Dispositions and Powers

Course Requirement Areas: 
Metaphysics and Epistemology
Term: 
Winter
Credits: 
2.0
Level: 
Doctoral
Type: 
Elective
Course Description: 

In many areas of philosophy it is common to distinguish ‘categorical’ terms and properties from ‘dispositional’ ones. Often used examples for the latter are physical properties like fragility, solubility, conductivity, but also mental properties like having beliefs or being irascible. Dispositions are metaphysically interesting primarily because their ascription involves modal considerations: dispositional terms express how things or persons would behave if they were in certain circumstances. Some philosophers think that, exactly for this reason, dispositional terms cannot refer to objects’ causally relevant properties. Others think that they can do so only if they can be reduced to objects’ non-dispositional properties or that dispositions must have some ‘categorical base’. In the course we shall discuss the case for and against realism about dispositions as well as specific issues related to the role the concept of powers play in the understanding of theoretical properties, metaphysical essentialism, and in the metaphysics of modality.

Learning Outcomes: 

Students are expected to acquire the ability to reconstruct and analyze philosophical arguments or positions. These involve the understanding of validity and soundness of the arguments, the ability to identify background principles and assumptions as well as the ability to draw out the consequences of certain philosophical commitments. They are also expected to acquire certain oral communication skills such as the ability to formulate arguments concisely and accessibly in words and to give short critical comments. They should also learn how to identify and execute an appropriate writing project.

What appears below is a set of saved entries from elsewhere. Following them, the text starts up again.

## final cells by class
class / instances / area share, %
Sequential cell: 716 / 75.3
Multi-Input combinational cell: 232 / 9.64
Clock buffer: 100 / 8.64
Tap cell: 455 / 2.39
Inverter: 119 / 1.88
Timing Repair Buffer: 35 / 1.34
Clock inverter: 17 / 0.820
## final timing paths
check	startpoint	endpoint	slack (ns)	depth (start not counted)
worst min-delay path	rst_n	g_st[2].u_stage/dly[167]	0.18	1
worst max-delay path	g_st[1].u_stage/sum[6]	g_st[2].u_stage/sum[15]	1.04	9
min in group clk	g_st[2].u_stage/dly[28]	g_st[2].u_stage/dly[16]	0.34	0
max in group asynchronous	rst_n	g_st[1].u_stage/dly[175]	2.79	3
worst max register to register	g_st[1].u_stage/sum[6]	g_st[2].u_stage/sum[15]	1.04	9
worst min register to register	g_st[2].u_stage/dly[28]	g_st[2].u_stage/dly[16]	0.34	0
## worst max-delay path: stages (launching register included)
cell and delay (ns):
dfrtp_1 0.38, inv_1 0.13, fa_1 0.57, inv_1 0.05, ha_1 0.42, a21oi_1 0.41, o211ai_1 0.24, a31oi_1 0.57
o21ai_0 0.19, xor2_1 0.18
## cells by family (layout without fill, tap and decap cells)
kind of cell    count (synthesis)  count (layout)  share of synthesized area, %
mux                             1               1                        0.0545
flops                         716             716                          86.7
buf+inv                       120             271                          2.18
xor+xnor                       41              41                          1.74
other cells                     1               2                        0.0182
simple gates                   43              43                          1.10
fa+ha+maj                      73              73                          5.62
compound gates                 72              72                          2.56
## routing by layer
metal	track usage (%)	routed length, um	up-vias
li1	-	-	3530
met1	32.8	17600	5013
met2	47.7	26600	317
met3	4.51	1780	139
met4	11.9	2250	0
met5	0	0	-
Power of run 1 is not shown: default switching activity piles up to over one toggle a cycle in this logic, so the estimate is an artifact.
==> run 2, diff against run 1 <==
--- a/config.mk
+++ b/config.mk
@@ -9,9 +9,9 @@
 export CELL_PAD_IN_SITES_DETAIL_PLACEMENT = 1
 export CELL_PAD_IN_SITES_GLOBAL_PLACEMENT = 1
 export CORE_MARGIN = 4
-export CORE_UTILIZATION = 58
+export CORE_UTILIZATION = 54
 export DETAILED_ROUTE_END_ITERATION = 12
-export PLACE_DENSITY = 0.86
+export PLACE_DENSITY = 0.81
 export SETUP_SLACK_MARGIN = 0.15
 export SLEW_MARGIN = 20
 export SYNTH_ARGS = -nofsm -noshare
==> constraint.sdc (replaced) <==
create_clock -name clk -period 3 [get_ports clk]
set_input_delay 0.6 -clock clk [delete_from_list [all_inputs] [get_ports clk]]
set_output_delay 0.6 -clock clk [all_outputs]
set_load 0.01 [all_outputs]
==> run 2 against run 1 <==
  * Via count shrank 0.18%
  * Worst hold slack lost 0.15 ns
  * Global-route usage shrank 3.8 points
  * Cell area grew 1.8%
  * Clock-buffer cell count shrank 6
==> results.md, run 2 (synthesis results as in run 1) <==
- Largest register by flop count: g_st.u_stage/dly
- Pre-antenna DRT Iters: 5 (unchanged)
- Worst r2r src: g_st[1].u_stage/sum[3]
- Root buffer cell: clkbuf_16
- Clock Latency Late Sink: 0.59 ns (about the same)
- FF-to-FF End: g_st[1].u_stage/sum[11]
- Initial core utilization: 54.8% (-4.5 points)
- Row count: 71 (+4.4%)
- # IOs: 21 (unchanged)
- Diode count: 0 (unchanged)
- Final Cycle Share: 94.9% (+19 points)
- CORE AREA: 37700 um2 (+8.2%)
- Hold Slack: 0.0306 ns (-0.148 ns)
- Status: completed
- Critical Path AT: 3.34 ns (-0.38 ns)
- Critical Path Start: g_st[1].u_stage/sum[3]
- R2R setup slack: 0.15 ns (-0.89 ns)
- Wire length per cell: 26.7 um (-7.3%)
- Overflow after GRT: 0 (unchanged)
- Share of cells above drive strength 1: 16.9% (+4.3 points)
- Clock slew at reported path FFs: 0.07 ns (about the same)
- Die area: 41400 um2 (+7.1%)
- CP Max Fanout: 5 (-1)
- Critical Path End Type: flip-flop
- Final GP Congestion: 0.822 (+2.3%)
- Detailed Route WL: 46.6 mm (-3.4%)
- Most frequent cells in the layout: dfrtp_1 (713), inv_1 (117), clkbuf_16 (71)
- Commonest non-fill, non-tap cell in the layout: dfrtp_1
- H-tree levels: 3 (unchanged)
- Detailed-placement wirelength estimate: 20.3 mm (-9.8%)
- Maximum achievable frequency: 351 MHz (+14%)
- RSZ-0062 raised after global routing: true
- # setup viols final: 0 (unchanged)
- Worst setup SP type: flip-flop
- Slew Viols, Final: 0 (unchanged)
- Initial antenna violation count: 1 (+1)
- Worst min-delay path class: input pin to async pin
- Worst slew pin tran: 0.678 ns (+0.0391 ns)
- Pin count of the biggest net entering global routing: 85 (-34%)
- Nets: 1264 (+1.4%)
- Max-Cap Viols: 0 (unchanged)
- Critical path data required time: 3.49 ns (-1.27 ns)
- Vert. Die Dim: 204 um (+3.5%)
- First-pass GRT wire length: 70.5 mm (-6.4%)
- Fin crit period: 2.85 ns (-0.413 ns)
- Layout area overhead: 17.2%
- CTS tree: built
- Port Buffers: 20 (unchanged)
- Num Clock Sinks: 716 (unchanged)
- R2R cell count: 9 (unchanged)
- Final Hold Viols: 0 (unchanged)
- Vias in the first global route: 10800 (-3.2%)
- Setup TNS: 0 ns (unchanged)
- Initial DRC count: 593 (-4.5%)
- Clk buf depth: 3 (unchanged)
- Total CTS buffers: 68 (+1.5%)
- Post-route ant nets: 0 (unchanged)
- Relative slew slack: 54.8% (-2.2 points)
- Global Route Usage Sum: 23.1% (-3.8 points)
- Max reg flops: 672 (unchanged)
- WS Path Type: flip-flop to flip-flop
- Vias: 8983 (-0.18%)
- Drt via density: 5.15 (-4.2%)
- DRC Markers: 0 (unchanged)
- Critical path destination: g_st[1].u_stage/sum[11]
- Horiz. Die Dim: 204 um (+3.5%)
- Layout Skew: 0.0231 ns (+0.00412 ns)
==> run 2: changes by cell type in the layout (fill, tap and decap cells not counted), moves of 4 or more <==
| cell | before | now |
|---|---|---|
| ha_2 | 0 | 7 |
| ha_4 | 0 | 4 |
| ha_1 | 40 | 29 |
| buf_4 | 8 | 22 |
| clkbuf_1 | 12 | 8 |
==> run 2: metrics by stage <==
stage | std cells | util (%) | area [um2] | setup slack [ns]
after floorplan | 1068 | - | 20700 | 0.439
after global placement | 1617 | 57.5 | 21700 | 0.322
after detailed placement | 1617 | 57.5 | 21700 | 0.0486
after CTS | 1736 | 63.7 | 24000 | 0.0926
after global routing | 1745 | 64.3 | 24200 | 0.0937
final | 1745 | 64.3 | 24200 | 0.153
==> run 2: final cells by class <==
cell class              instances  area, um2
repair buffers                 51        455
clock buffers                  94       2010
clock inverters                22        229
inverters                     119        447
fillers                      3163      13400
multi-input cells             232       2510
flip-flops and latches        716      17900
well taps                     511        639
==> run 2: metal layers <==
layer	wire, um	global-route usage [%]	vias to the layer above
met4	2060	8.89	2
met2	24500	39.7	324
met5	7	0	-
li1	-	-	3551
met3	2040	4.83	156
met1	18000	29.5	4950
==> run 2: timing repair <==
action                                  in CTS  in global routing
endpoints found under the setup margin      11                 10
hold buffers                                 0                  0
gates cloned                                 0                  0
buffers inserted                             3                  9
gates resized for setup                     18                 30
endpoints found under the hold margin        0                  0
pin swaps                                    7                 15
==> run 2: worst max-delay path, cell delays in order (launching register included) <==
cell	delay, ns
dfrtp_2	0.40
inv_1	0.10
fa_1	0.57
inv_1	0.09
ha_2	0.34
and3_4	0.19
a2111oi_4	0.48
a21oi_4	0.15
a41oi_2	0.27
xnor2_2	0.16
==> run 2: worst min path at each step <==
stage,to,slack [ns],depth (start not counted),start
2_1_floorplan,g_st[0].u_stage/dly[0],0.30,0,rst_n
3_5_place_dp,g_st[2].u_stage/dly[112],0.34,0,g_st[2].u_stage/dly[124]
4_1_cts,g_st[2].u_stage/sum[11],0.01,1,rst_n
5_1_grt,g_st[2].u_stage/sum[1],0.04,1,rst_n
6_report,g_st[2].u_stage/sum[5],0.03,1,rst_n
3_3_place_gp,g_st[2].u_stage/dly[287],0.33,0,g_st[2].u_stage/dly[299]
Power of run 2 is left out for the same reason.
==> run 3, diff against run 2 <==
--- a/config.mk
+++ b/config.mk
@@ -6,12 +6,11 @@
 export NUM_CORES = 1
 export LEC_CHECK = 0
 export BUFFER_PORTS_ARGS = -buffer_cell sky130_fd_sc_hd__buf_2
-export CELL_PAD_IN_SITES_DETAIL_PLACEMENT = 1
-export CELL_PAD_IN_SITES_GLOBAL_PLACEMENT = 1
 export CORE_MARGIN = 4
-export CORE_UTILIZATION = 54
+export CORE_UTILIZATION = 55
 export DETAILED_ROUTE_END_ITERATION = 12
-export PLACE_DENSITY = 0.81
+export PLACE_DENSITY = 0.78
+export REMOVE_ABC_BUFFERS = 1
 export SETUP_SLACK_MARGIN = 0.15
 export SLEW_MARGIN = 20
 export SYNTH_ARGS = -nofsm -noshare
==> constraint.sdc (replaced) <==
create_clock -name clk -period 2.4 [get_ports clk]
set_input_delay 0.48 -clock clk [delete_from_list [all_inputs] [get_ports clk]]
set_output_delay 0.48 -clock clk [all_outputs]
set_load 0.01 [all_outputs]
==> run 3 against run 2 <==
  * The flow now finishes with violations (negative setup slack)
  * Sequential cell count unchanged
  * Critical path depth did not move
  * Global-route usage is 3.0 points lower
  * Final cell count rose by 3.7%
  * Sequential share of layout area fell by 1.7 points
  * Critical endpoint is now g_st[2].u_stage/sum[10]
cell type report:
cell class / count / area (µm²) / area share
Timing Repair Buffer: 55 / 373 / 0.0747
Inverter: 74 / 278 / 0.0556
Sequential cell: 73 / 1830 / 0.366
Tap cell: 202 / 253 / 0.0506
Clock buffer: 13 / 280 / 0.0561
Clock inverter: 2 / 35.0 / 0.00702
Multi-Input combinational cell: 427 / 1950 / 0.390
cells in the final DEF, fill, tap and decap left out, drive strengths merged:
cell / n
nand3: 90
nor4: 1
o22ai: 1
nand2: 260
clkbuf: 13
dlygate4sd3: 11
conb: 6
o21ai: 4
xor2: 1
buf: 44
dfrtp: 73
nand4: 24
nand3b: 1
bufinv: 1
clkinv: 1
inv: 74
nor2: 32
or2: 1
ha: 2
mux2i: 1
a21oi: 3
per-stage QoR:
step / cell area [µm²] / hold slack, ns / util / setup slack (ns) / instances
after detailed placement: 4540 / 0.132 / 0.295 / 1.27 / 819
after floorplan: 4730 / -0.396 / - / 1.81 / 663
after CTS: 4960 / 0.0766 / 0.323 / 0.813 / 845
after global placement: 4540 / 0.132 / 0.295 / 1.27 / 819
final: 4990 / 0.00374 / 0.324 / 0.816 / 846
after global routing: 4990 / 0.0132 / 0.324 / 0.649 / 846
--- src/rtl/pciTermPkg.sv ---
package pciTermPkg;

  typedef enum logic [2:0] {
    TERM_NONE       = 3'd0,
    TERM_NORMAL     = 3'd1,
    TERM_DISC_DATA  = 3'd2,
    TERM_DISC_EMPTY = 3'd3,
    TERM_RETRY      = 3'd4,
    TERM_TABORT     = 3'd5,
    TERM_MABORT     = 3'd6
  } termCode_e;

  // strobes from control to datapath
  typedef struct packed {
    logic      clearCount;
    logic      incCount;
    logic      report;
    termCode_e code;
    logic      irdyDrop;
  } ctrlStrobes_t;

endpackage

--- src/rtl/pciTermCtrl.sv ---
module pciTermCtrl
  import pciTermPkg::*;
#(
  parameter int CLAIM_LIMIT = 5
) (
  input  logic         clk,
  input  logic         rst,
  input  logic         frameN,
  input  logic         irdyN,
  input  logic         trdyN,
  input  logic         devselN,
  input  logic         stopN,
  output ctrlStrobes_t strobes
);

  localparam int WAIT_W = $clog2(CLAIM_LIMIT + 1);

  typedef enum logic [1:0] {ST_IDLE, ST_CLAIM, ST_DATA, ST_DRAIN} state_e;

  state_e            state, stateNext;
  logic [WAIT_W-1:0] waitCnt, waitCntNext;
  logic              moved, movedNext;
  logic              irdyHeld, irdyHeldNext;

  logic phaseDone;
  logic inTxn;
  logic finish;

  assign phaseDone = !irdyN && !trdyN;
  assign inTxn     = (state == ST_CLAIM) || (state == ST_DATA);

  always_comb begin
    strobes     = '0;
    stateNext   = state;
    waitCntNext = waitCnt;
    movedNext   = moved;
    finish      = 1'b0;

    unique case (state)
      ST_IDLE: begin
        if (!frameN) begin
          strobes.clearCount = 1'b1;
          movedNext          = 1'b0;
          waitCntNext        = WAIT_W'(1);
          stateNext          = ST_CLAIM;
        end
      end
      ST_CLAIM, ST_DATA: begin
        if (!stopN && devselN) begin
          finish       = 1'b1;
          strobes.code = TERM_TABORT;
        end else if (!stopN) begin
          if (trdyN) begin
            finish       = 1'b1;
            strobes.code = moved ? TERM_DISC_EMPTY : TERM_RETRY;
          end else if (!irdyN) begin
            finish           = 1'b1;
            strobes.incCount = 1'b1;
            strobes.code     = TERM_DISC_DATA;
          end else begin
            stateNext = ST_DATA;
          end
        end else if ((state == ST_CLAIM) && devselN) begin
          if (waitCnt == WAIT_W'(CLAIM_LIMIT)) begin
            finish       = 1'b1;
            strobes.code = TERM_MABORT;
          end else begin
            waitCntNext = waitCnt + WAIT_W'(1);
          end
        end else begin
          stateNext = ST_DATA;
          if (phaseDone) begin
            strobes.incCount = 1'b1;
            movedNext        = 1'b1;
            if (frameN) begin
              finish       = 1'b1;
              strobes.code = TERM_NORMAL;
            end
          end
        end
        if (finish) begin
          strobes.report = 1'b1;
          stateNext      = ST_DRAIN;
        end
      end
      ST_DRAIN: begin
        if (frameN && irdyN) stateNext = ST_IDLE;
      end
      default: stateNext = ST_IDLE;
    endcase

    strobes.irdyDrop = inTxn && irdyHeld && irdyN;
    irdyHeldNext     = inTxn && !irdyN && !phaseDone && !finish;
  end

  always_ff @(posedge clk) begin
    if (rst) begin
      state    <= ST_IDLE;
      waitCnt  <= '0;
      moved    <= 1'b0;
      irdyHeld <= 1'b0;
    end else begin
      state    <= stateNext;
      waitCnt  <= waitCntNext;
      moved    <= movedNext;
      irdyHeld <= irdyHeldNext;
    end
  end

endmodule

Finally, they should be familiarized with the main contemporary debates about dispositions. Learning outcomes shall be measured by term papers and oral presentations on the relevant topics.

Assessment: 

Students’ performance shall be evaluated on the following grounds. First, students are required to attend classes regularly and to participate actively in seminar discussions. 30 % of their final grade shall be given on the basis of this in-class activity. Second, students are required to give one or two short presentations of some chosen topic(s). The choice of topic is optional, but overlap should be avoided. This will make up another 30 % of their final grade. Thirdly, students are required to submit a max. 2 000 word long term-paper. The chosen topic should be approved by the instructor and presented in the last class of the course. The term paper’s contribution to the final assessment of students’ performance is 40 %.